Visual Studio Extensibility

Microsoft Visual Studio provides multiple ways of extensibility:

  • Packages: packages are the preferred way of extending the IDE. Packages can be created using several languages, managed (C#, VB.NET, Managed C++) or native (C++). A package can provide:
    • New commands and user interface items (toolbars, main menus, context menus, etc.).
    • Reaction to Visual Studio events.
    • New toolwindows (dockable windows like the Solution Explorer).
    • New project types.
    • New project subtypes (“flavors” based on existing project types).
    • New document types.
    • New editors.
    • Integration with Source Code Control systems.

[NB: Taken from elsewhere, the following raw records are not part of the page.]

### src/ex_stage_pkg.sv
// Register address width, divider counter width and divider state encoding
package ex_stage_pkg;

  //////////////////////////////
  // Pipeline constants
  //////////////////////////////

  // Register file has 32 entries
  localparam int REG_ADDR_W = 5;

  // Iteration counter must hold the value 32
  localparam int DIV_CNT_W = 6;

  //////////////////////////////
  // Divider FSM
  //////////////////////////////

  // Idle or setup, shift-subtract loop, result presented
  typedef enum logic [1:0] {
    DIV_IDLE,
    DIV_RUN,
    DIV_DONE
  } div_state_e;

endpackage

### src/ex_ops_pkg.sv
// Data word width and operation encodings for the ALU, multiplier and divider
package ex_ops_pkg;

  //////////////////////////////
  // Widths
  //////////////////////////////

  // Data word width of the integer pipeline
  localparam int XLEN = 32;

  //////////////////////////////
  // ALU operations
  //////////////////////////////

  // Arithmetic, logic and shift ops first, then set and branch compares
  typedef enum logic [3:0] {
    ALU_ADD,
    ALU_SUB,
    ALU_AND,
    ALU_OR,
    ALU_XOR,
    ALU_SLL,
    ALU_SRL,
    ALU_SRA,
    ALU_SLT,
    ALU_SLTU,
    ALU_EQ,
    ALU_NE,
    ALU_LT,
    ALU_GE,
    ALU_LTU,
    ALU_GEU
  } alu_op_e;

  // Multiplier ops, low half or one of the three high half variants
  typedef enum logic [1:0] {
    MUL_L,
    MUL_H,
    MUL_HU,
    MUL_HSU
  } mul_op_e;

  // Divider ops, quotient or remainder in signed and unsigned form
  typedef enum logic [1:0] {
    DIV_S,
    DIV_U,
    REM_S,
    REM_U
  } div_op_e;

endpackage
### src/ex_stage.sv
// Execute stage top with ALU, multiplier, divider, result mux and EX/WB register
`timescale 1ns/1ps

module ex_stage import ex_ops_pkg::*, ex_stage_pkg::*; (
  input  logic                  clk,
  input  logic                  rst_n,
  input  logic                  instr_valid_i,
  input  logic                  alu_en_i,
  input  logic                  mul_en_i,
  input  logic                  div_en_i,
  input  logic                  branch_i,
  input  alu_op_e               alu_op_i,
  input  mul_op_e               mul_op_i,
  input  div_op_e               div_op_i,
  input  logic [XLEN-1:0]       operand_a_i,
  input  logic [XLEN-1:0]       operand_b_i,
  input  logic                  rf_we_i,
  input  logic [REG_ADDR_W-1:0] rf_waddr_i,
  input  logic [XLEN-1:0]       pc_i,
  input  logic                  kill_ex_i,
  input  logic                  halt_ex_i,
  input  logic                  wb_ready_i,
  output logic                  ex_ready_o,
  output logic                  ex_valid_o,
  output logic                  branch_decision_o,
  output logic [XLEN-1:0]       rf_wdata_o,
  output logic                  wb_valid_o,
  output logic                  wb_rf_we_o,
  output logic [REG_ADDR_W-1:0] wb_rf_waddr_o,
  output logic [XLEN-1:0]       wb_rf_wdata_o,
  output logic [XLEN-1:0]       wb_pc_o,
  output logic                  wb_bch_taken_o
);

  // Valid with kill and halt removed
  logic            instr_valid;
  logic            mul_en_gated;
  logic            div_en_gated;

  // Unit handshakes and results
  logic            mul_valid;
  logic            mul_ready;
  logic            div_valid;
  logic            div_ready;
  logic [XLEN-1:0] alu_result;
  logic            alu_cmp_result;
  logic [XLEN-1:0] mul_result;
  logic [XLEN-1:0] div_result;
  logic            bch_taken;

  assign instr_valid  = instr_valid_i && !kill_ex_i && !halt_ex_i;
  // Multi-cycle units fall back to idle on kill or halt
  assign mul_en_gated = mul_en_i && instr_valid;
  assign div_en_gated = div_en_i && instr_valid;

  // Forwarded write data, ALU by default
  always_comb begin
    if (mul_en_i) begin
      rf_wdata_o = mul_result;
    end else if (div_en_i) begin
      rf_wdata_o = div_result;
    end else begin
      rf_wdata_o = alu_result;
    end
  end

  assign branch_decision_o = alu_cmp_result;
  assign bch_taken         = branch_i && alu_en_i && alu_cmp_result;

  //////////////////////////////
  // Functional units
  //////////////////////////////

  ex_alu i_alu (
    .operator_i   (alu_op_i),
    .operand_a_i  (operand_a_i),
    .operand_b_i  (operand_b_i),
    .result_o     (alu_result),
    .cmp_result_o (alu_cmp_result)
  );

  ex_mult i_mult (
    .clk        (clk),
    .rst_n      (rst_n),
    .operator_i (mul_op_i),
    .op_a_i     (operand_a_i),
    .op_b_i     (operand_b_i),
    .valid_i    (mul_en_gated),
    .ready_i    (wb_ready_i),
    .valid_o    (mul_valid),
    .ready_o    (mul_ready),
    .result_o   (mul_result)
  );

  ex_div i_div (
    .clk        (clk),
    .rst_n      (rst_n),
    .operator_i (div_op_i),
    .op_a_i     (operand_a_i),
    .op_b_i     (operand_b_i),
    .valid_i    (div_en_gated),
    .ready_i    (wb_ready_i),
    .valid_o    (div_valid),
    .ready_o    (div_ready),
    .result_o   (div_result)
  );

  // ALU is always done in the same cycle
  assign ex_valid_o = instr_valid &&
                      (alu_en_i || (mul_en_i && mul_valid) || (div_en_i && div_valid));

  // Kill empties the stage at once, otherwise every unit and WB must agree
  assign ex_ready_o = kill_ex_i || (mul_ready && div_ready && wb_ready_i && !halt_ex_i);

  //////////////////////////////
  // EX/WB register
  //////////////////////////////

  ex_wb_register i_ex_wb_register (
    .clk            (clk),
    .rst_n          (rst_n),
    .ex_valid_i     (ex_valid_o),
    .wb_ready_i     (wb_ready_i),
    .rf_we_i        (rf_we_i),
    .rf_waddr_i     (rf_waddr_i),
    .rf_wdata_i     (rf_wdata_o),
    .pc_i           (pc_i),
    .bch_taken_i    (bch_taken),
    .wb_valid_o     (wb_valid_o),
    .wb_rf_we_o     (wb_rf_we_o),
    .wb_rf_waddr_o  (wb_rf_waddr_o),
    .wb_rf_wdata_o  (wb_rf_wdata_o),
    .wb_pc_o        (wb_pc_o),
    .wb_bch_taken_o (wb_bch_taken_o)
  );

endmodule

### src/ex_wb_register.sv
// EX/WB pipeline register with bubble insertion and hold under back-pressure
`timescale 1ns/1ps

module ex_wb_register import ex_ops_pkg::*, ex_stage_pkg::*; (
  input  logic                  clk,
  input  logic                  rst_n,
  input  logic                  ex_valid_i,
  input  logic                  wb_ready_i,
  input  logic                  rf_we_i,
  input  logic [REG_ADDR_W-1:0] rf_waddr_i,
  input  logic [XLEN-1:0]       rf_wdata_i,
  input  logic [XLEN-1:0]       pc_i,
  input  logic                  bch_taken_i,
  output logic                  wb_valid_o,
  output logic                  wb_rf_we_o,
  output logic [REG_ADDR_W-1:0] wb_rf_waddr_o,
  output logic [XLEN-1:0]       wb_rf_wdata_o,
  output logic [XLEN-1:0]       wb_pc_o,
  output logic                  wb_bch_taken_o
);

  // Instruction moves into WB only on a full handshake
  logic advance;

  assign advance = ex_valid_i && wb_ready_i;

  //////////////////////////////
  // Pipeline register
  //////////////////////////////

  always_ff @(posedge clk or negedge rst_n) begin
    if (!rst_n) begin
      wb_valid_o     <= 1'b0;
      wb_rf_we_o     <= 1'b0;
      wb_rf_waddr_o  <= '0;
      wb_rf_wdata_o  <= '0;
      wb_pc_o        <= '0;
      wb_bch_taken_o <= 1'b0;
    end else begin
      if (advance) begin
        wb_valid_o     <= 1'b1;
        wb_rf_we_o     <= rf_we_i;
        wb_pc_o        <= pc_i;
        wb_bch_taken_o <= bch_taken_i;
        // Write port fields change only for writing instructions
        if (rf_we_i) begin
          wb_rf_waddr_o <= rf_waddr_i;
          wb_rf_wdata_o <= rf_wdata_i;
        end
      end else if (wb_ready_i) begin
        // WB can take something but EX has nothing, so a bubble
        wb_valid_o <= 1'b0;
      end
      // WB stalled, everything holds
    end
  end

endmodule

### src/ex_div.sv
// Iterative restoring divider for signed and unsigned quotient and remainder
`timescale 1ns/1ps

module ex_div import ex_ops_pkg::*, ex_stage_pkg::*; (
  input  logic            clk,
  input  logic            rst_n,
  input  div_op_e         operator_i,
  input  logic [XLEN-1:0] op_a_i,
  input  logic [XLEN-1:0] op_b_i,
  input  logic            valid_i,
  input  logic            ready_i,
  output logic            valid_o,
  output logic            ready_o,
  output logic [XLEN-1:0] result_o
);

  // FSM state and iteration counter
  div_state_e           state_q;
  div_state_e           state_d;
  logic [DIV_CNT_W-1:0] cnt_q;

  // Operand preparation
  logic                 is_signed;
  logic                 div_by_zero;
  logic [XLEN-1:0]      abs_a;
  logic [XLEN-1:0]      abs_b;

  // Datapath registers, quotient bits shift in from the right
  logic [XLEN-1:0]      quo_q;
  logic [XLEN-1:0]      rem_q;
  logic [XLEN-1:0]      divisor_q;
  logic                 neg_quo_q;
  logic                 neg_rem_q;

  // One restoring step
  logic [XLEN:0]        shifted_rem;
  logic [XLEN:0]        trial_diff;

  // Sign-corrected results
  logic [XLEN-1:0]      quo_fixed;
  logic [XLEN-1:0]      rem_fixed;

  assign is_signed   = (operator_i == DIV_S) || (operator_i == REM_S);
  assign div_by_zero = (op_b_i == '0);
  assign abs_a       = (is_signed && op_a_i[XLEN-1]) ? -op_a_i : op_a_i;
  assign abs_b       = (is_signed && op_b_i[XLEN-1]) ? -op_b_i : op_b_i;

  assign shifted_rem = {rem_q, quo_q[XLEN-1]};
  assign trial_diff  = shifted_rem - {1'b0, divisor_q};

  //////////////////////////////
  // Next state
  //////////////////////////////

  always_comb begin
    state_d = state_q;
    case (state_q)
      DIV_IDLE: if (valid_i) state_d = div_by_zero ? DIV_DONE : DIV_RUN;
      DIV_RUN:  if (cnt_q == DIV_CNT_W'(1)) state_d = DIV_DONE;
      DIV_DONE: if (ready_i) state_d = DIV_IDLE;
      default:  state_d = DIV_IDLE;
    endcase
    // Dropped request aborts any operation
    if (!valid_i) begin
      state_d = DIV_IDLE;
    end
  end

  always_ff @(posedge clk or negedge rst_n) begin
    if (!rst_n) begin
      state_q <= DIV_IDLE;
      cnt_q   <= '0;
    end else begin
      state_q <= state_d;
      if (state_q == DIV_IDLE) begin
        cnt_q <= DIV_CNT_W'(XLEN);
      end else if (state_q == DIV_RUN) begin
        cnt_q <= cnt_q - DIV_CNT_W'(1);
      end
    end
  end

  //////////////////////////////
  // Datapath
  //////////////////////////////

  always_ff @(posedge clk) begin
    if (state_q == DIV_IDLE && valid_i) begin
      if (div_by_zero) begin
        // RISC-V result, all ones quotient and the dividend as remainder
        quo_q     <= '1;
        rem_q     <= op_a_i;
        neg_quo_q <= 1'b0;
        neg_rem_q <= 1'b0;
      end else begin
        // Setup on magnitudes, signs kept for the final fix
        quo_q     <= abs_a;
        rem_q     <= '0;
        divisor_q <= abs_b;
        neg_quo_q <= is_signed && (op_a_i[XLEN-1] ^ op_b_i[XLEN-1]);
        neg_rem_q <= is_signed && op_a_i[XLEN-1];
      end
    end else if (state_q == DIV_RUN) begin
      // Keep the difference only if it did not go negative
      if (!trial_diff[XLEN]) begin
        rem_q <= trial_diff[XLEN-1:0];
        quo_q <= {quo_q[XLEN-2:0], 1'b1};
      end else begin
        rem_q <= shifted_rem[XLEN-1:0];
        quo_q <= {quo_q[XLEN-2:0], 1'b0};
      end
    end
  end

  // Most negative by minus one gives 0x80000000 with no negation
  assign quo_fixed = neg_quo_q ? -quo_q : quo_q;
  assign rem_fixed = neg_rem_q ? -rem_q : rem_q;

  assign result_o = (operator_i == REM_S || operator_i == REM_U) ? rem_fixed : quo_fixed;

  assign valid_o = (state_q == DIV_DONE);
  assign ready_o = valid_o ? ready_i : !valid_i;

endmodule

### src/ex_mult.sv
// Two-step 32x32 multiplier with registered product and half selection
`timescale 1ns/1ps

module ex_mult import ex_ops_pkg::*; (
  input  logic            clk,
  input  logic            rst_n,
  input  mul_op_e         operator_i,
  input  logic [XLEN-1:0] op_a_i,
  input  logic [XLEN-1:0] op_b_i,
  input  logic            valid_i,
  input  logic            ready_i,
  output logic            valid_o,
  output logic            ready_o,
  output logic [XLEN-1:0] result_o
);

  // Sign extension bits per operator
  logic                   sign_a;
  logic                   sign_b;
  logic signed [XLEN:0]   op_a_ext;
  logic signed [XLEN:0]   op_b_ext;
  logic signed [2*XLEN+1:0] product;

  // Product register and its valid flag
  logic [2*XLEN-1:0]      product_q;
  logic                   prod_valid_q;

  // MULH treats both signed, MULHSU only a, MULHU and MUL neither
  assign sign_a = (operator_i == MUL_H) || (operator_i == MUL_HSU);
  assign sign_b = (operator_i == MUL_H);

  assign op_a_ext = $signed({sign_a & op_a_i[XLEN-1], op_a_i});
  assign op_b_ext = $signed({sign_b & op_b_i[XLEN-1], op_b_i});
  assign product  = op_a_ext * op_b_ext;

  // Step one, product captured while no result is held
  always_ff @(posedge clk) begin
    if (valid_i && !prod_valid_q) begin
      product_q <= product[2*XLEN-1:0];
    end
  end

  // Result flag drops on an empty input or on acceptance downstream
  always_ff @(posedge clk or negedge rst_n) begin
    if (!rst_n) begin
      prod_valid_q <= 1'b0;
    end else if (!valid_i) begin
      prod_valid_q <= 1'b0;
    end else if (prod_valid_q) begin
      prod_valid_q <= !ready_i;
    end else begin
      prod_valid_q <= 1'b1;
    end
  end

  // Step two, result presented
  assign valid_o = prod_valid_q;

  // Idle is ready only without a pending request
  assign ready_o = prod_valid_q ? ready_i : !valid_i;

  // Low half for MUL, high half for all others
  assign result_o = (operator_i == MUL_L) ? product_q[XLEN-1:0] : product_q[2*XLEN-1:XLEN];

endmodule

### src/ex_alu.sv
// Single-cycle ALU with shared adder, comparator and branch decision
`timescale 1ns/1ps

module ex_alu import ex_ops_pkg::*; (
  input  alu_op_e         operator_i,
  input  logic [XLEN-1:0] operand_a_i,
  input  logic [XLEN-1:0] operand_b_i,
  output logic [XLEN-1:0] result_o,
  output logic            cmp_result_o
);

  // Shared adder, subtracts for everything except ADD
  logic            sub_mode;
  logic [XLEN-1:0] adder_op_b;
  logic [XLEN:0]   adder_result;

  // Comparison flags
  logic            is_equal;
  logic            less_unsigned;
  logic            less_signed;

  // Shift amount from the low five bits of operand b
  logic [4:0]      shamt;

  assign sub_mode   = (operator_i != ALU_ADD);
  assign adder_op_b = sub_mode ? ~operand_b_i : operand_b_i;

  // Carry in completes the two's complement of operand b
  assign adder_result = {1'b0, operand_a_i} + {1'b0, adder_op_b} + {{XLEN{1'b0}}, sub_mode};

  //////////////////////////////
  // Comparator
  //////////////////////////////

  assign is_equal = (adder_result[XLEN-1:0] == '0);

  // No carry out of a - b means a < b unsigned
  assign less_unsigned = ~adder_result[XLEN];

  // Differing signs decide directly, equal signs fall back to unsigned
  assign less_signed = (operand_a_i[XLEN-1] ^ operand_b_i[XLEN-1]) ?
                       operand_a_i[XLEN-1] : less_unsigned;

  // Branch decision and set-less-than outcome
  always_comb begin
    case (operator_i)
      ALU_EQ:            cmp_result_o = is_equal;
      ALU_NE:            cmp_result_o = ~is_equal;
      ALU_LT, ALU_SLT:   cmp_result_o = less_signed;
      ALU_GE:            cmp_result_o = ~less_signed;
      ALU_LTU, ALU_SLTU: cmp_result_o = less_unsigned;
      ALU_GEU:           cmp_result_o = ~less_unsigned;
      default:           cmp_result_o = 1'b0;
    endcase
  end

  //////////////////////////////
  // Result mux
  //////////////////////////////

  assign shamt = operand_b_i[4:0];

  always_comb begin
    case (operator_i)
      ALU_ADD, ALU_SUB: result_o = adder_result[XLEN-1:0];
      ALU_AND:          result_o = operand_a_i & operand_b_i;
      ALU_OR:           result_o = operand_a_i | operand_b_i;
      ALU_XOR:          result_o = operand_a_i ^ operand_b_i;
      ALU_SLL:          result_o = operand_a_i << shamt;
      ALU_SRL:          result_o = operand_a_i >> shamt;
      ALU_SRA:          result_o = $unsigned($signed(operand_a_i) >>> shamt);
      // Set and compare ops return the zero-extended outcome
      default:          result_o = {{(XLEN-1){1'b0}}, cmp_result_o};
    endcase
  end

endmodule

### config.mk
export PLATFORM = sky130hd
export DESIGN_NAME = ex_stage
export DESIGN_NICKNAME = d
export VERILOG_FILES = /design/src/ex_stage_pkg.sv /design/src/ex_ops_pkg.sv /design/src/ex_stage.sv /design/src/ex_wb_register.sv /design/src/ex_div.sv /design/src/ex_mult.sv /design/src/ex_alu.sv
export SDC_FILE = /design/constraint.sdc
export NUM_CORES = 2
export LEC_CHECK = 0
export BUFFER_PORTS_ARGS = -buffer_cell sky130_fd_sc_hd__clkbuf_2
export CAP_MARGIN = 10
export CORE_UTILIZATION = 30
export DETAILED_ROUTE_END_ITERATION = 8
export PLACE_DENSITY = 0.46
export SYNTH_ARGS = -nofsm -noshare
export SYNTH_HDL_FRONTEND = slang
export SYNTH_SLANG_ARGS = --single-unit
### constraint.sdc
create_clock -name clk -period 9.8 [get_ports clk]
set_clock_uncertainty 0.15 [all_clocks]
set_input_delay 0 -clock clk [delete_from_list [all_inputs] [get_ports clk]]
set_output_delay 0 -clock clk [all_outputs]
set_load 0.03 [all_outputs]
==> metrics.txt <==
Final setup viols 0; yosys warns 0; Mapped Nets 8,290; Fin Hold WS ~14 ps; clock buffer depth 3; main area contributors after synthesis fa_1, edfxtp_1, inv_1, ha_1, nand2_1; most used routing layer met2; clock sinks about 240; cell taking the most area after synthesis fa_1; Reg-to-Reg Start i_div.quo_q[31]; global routing met2 resource utilization between 40% and 50%; worst min path class input pin to flop; Post-synth EDFFs about 160; later-pin clock latency in the skew report 580 ps; drt drc 0; post-synthesis sequential area ratio between 10% and 20%; Global Route met1 Usage between 30% and 40%; capture point of the worst reg-to-reg path i_div.rem_q[31]; vias around 50,000; post-CTS setup buffers 0; vias in the first global route 52,300; pin slew with the least headroom to its limit 1270 ps; global-route wire length before repair ~390,000 um; WL/cell approximately 29 um; Yosys cell types 85; grt total ovfl 0; crit start category input pin; initial antenna violation count 27; delay-heaviest family, CP adder cells; CTS tree built; routability cong. just over 1; fmax ~110 MHz; status completed; slowest stage delay, CP around 600 ps; Core Region between 150,000 and 200,000 um^2; DR iter-0 viols roughly 4,800; Num CTS Buffers 34; WS Path Type input pin to flop; DRT Wirelength 274,000 um; post-synthesis instance area 59,000 um^2; met3 usage under 10%; DP Cell Count 9,390; FF-to-FF setup slack around 4700 ps; DPL Wire Length around 220,000 um; Synth top area share 38.3%; endpoint class of the critical path flop; Hold Path End i_div.divisor_q[11]; Starting Density a little under a third; Crit-path slowest cell fa_1; Arrival @ worst endpoint 8960 ps; crit-path most repeated cell fa_1; CTS clock-pin slew for the worst setup and hold paths roughly 60 ps; root buffer cell clkbuf_16; GRT Total Usage 27.6%; Die Area just under 200,000 um^2; Fin. Hold Viols 0; fill cell total of the finished layout 20,500; fin crit share 89.8%; commonest non-fill, non-tap cell in the layout inv_1; die height between 400 and 500 um; WP data required 9950 ps; pin count of the biggest net entering global routing 71; post-route minimum period between 8000 and 9000 ps; Via density roughly 5.3; Top FF cell, synth edfxtp_1; number of non-filler instances in the completed layout roughly 9,500; WP buf/inv 7; area grow syn2layout 11.7%; Synth Instances between 6,000 and 7,000; Final Util between 30% and 40%; PortBufs 226; #FFs+latches synth approximately 240; max-slew violation count 0; die width 445 um; ys async rst share between 30 and 40%; Worst Reg-to-Reg Cells 15; Max-cap violations 0; # rows roughly 160; htree depth 2; PostCTS Resize Cnt 0; hold_sp operand_b_i[11]; io pins 227; post-route ant nets 0; RSZ-0062 raised after global routing no; Max Fanout on Critical Path 22; CTS Hold Buffers Added 87; layout cells sized above 1 approximately a tenth; drt first pass iters 6; Final nets between 8,000 and 9,000; Hold Crit Depth 2; Slew HR a little over an eighth; most frequent cells in the layout inv_1, fa_1, nand2_1, nor2_1, ha_1; setup TNS 0 ps; Avg Cell Area, Syn 8.81 um^2
-- Yosys cell counts (15+ instances only) --
master	count
and2_1	22
edfxtp_1	162
inv_1	1261
fa_1	1127
buf_1	94
o21a_1	29
and3_1	37
nor2b_1	23
o21bai_1	18
dfrtp_1	81
nor2_1	563
mux2i_1	106
or4_1	16
a21oi_1	215
mux4_2	54
nand4_1	24
o41ai_1	16
xor2_1	48
a221oi_1	17
clkbuf_1	293
o211ai_1	39
ha_1	346
o2111ai_1	15
o21ai_0	221
nor3_1	53
a21o_1	44
mux2_2	44
nand2_1	1058
xnor2_1	216
a31oi_1	42
nand2b_1	21
or3_1	37
nand3_1	45
o31ai_1	38
a211oi_1	36
clkinv_1	25
-- state kept, by name, indices dropped and copies added (netlist names) --
signal                           flops
i_div.neg_rem_q                      1
i_ex_wb_register.wb_rf_we_o          1
i_ex_wb_register.wb_rf_waddr_o       5
i_mult.product_q                    64
i_div.state_q                        2
i_ex_wb_register.wb_valid_o          1
i_ex_wb_register.wb_rf_wdata_o      32
i_div.rem_q                         32
i_div.divisor_q                     32
i_div.neg_quo_q                      1
i_ex_wb_register.wb_pc_o            32
i_div.cnt_q                          6
i_ex_wb_register.wb_bch_taken_o      1
i_mult.valid_o                       1
i_div.quo_q                         32
-- kinds of logic after synthesis --
group / share of synthesized area [%]
simple gates: 13.7
buf+inv: 10.8
fa+ha+maj: 45.6
compound gates: 9.53
xor+xnor: 3.92
flops: 11.7
mux: 4.72
-- worst reg2reg max path, cell delays in order, from the launching register on --
cell	delay [ps]
edfxtp_1	410
inv_1	240
ha_1	290
fa_1	250
nor2b_1	80
o31a_1	280
o41ai_1	590
a31o_2	300
o211ai_1	170
a21oi_1	360
nor2_1	150
o211ai_1	190
buf_4	540
or4b_2	640
o2111ai_1	110
a22o_1	160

    • New text editing features.
    • New languages.
    • New debugging features.
    • New Data Designer features.
    • Etc.
  • Managed Extensibility Framework (MEF): since Visual Studio 2010, the editor is built by using Managed Extensibility Framework (MEF) components. You can build your own MEF components to extend the editor, and your code can consume editor components as well.
  • Domain-Specific Languages (DSL): using the Modeling SDK for Visual Studio (MSDK), you can create powerful model-based development tools that you can integrate into Visual Studio. As an example, the UML tools are created using MSDK. In the same manner, you can create one or more model definitions and integrate them into a set of tools.
  • Templates: Visual Studio project and item templates provide reusable stubs that give users some basic code and structure that they can use for their own purposes. You can create new project templates that appear in the New Project dialog and new project item templates that appear in the Add Item dialog.
  • Wizards: apart from standalone file-based project templates, you can also either complement them with a wizard (Microsoft.VisualStudio.TemplateWizard.IWizard interface) or create custom wizards (EnvDTE.IDTWizard interface) that appear in the New Project and Add Item dialogs, and that allow complete customization of the solution/project creation or item addition.
  • Visual Studio Shell: if instead of creating a tool that integrates inside the Visual Studio product you need to provide an Integrated Development Environment (IDE) as part of your tool, you can reuse the Visual Studio Shell for your own IDE, with menus, toolwindows, document windows, etc. There are two variants:
    • Visual Studio Shell “Isolated”: Isolated mode allows you to create custom tools that run side-by-side with other versions of Visual Studio. It is intended primarily for tools that can access Visual Studio services without depending on all the standard Visual Studio features. You can customize the appearance of applications built on the Visual Studio isolated shell. You can easily turn off the features and menu command groups that you do not wish to appear together with your application.
    • Visual Studio Shell “Integrated”: Integrated mode enables your users to use standard Visual Studio features along with your custom tools. The integrated shell is intended primarily for hosting programming languages and software development tools.
  • .NET Compiler Platform (formerly “Roslyn”): before the .NET Compiler Platform extensions had to use the code model provided by automation (EnvDTE.Project.CodeModel, EnvDTE.ProjectItem.FileCodeModel) which had limitations and inaccuracies parsing or modifying source code. The .NET Compiler Platform exposes to extensions the compiler APIs that Visual Studio uses for the C# and VB.NET languages. Requires Visual Studio 2015.
  • MSBuild: Visual Studio uses the MSBuild project file format to store build information about managed projects. Visual Studio uses a hosted instance of MSBuild to build managed projects, meaning that a managed project can be built in Visual Studio and from the command line (even without Visual Studio installed), with identical results. The Visual Studio build process is defined by a series of MSBuild .targets files that are imported into your project file. One of these imported files, Microsoft.Common.targets, can be extended to allow you to run custom tasks at several points in the build process.
  • Add-ins (removed in Visual Studio 2015): add-ins were a high-level way of extending the IDE. They are deprecated in Visual Studio 2013 and will be removed in the next version. If you start Visual Studio extensibility today, you should start with packages (and if you have already created an add-in, you should convert it to a package).
  • Macros (removed in Visual Studio 2012): macros could be recorded or you could code them by hand with the Macros Editor (“Tools”, “Macros”, “Macros IDE…”). Creating them was easy and quick, but macros couldn’t create forms for data input and their code was visible to the end users. They were removed in Visual Studio 2012.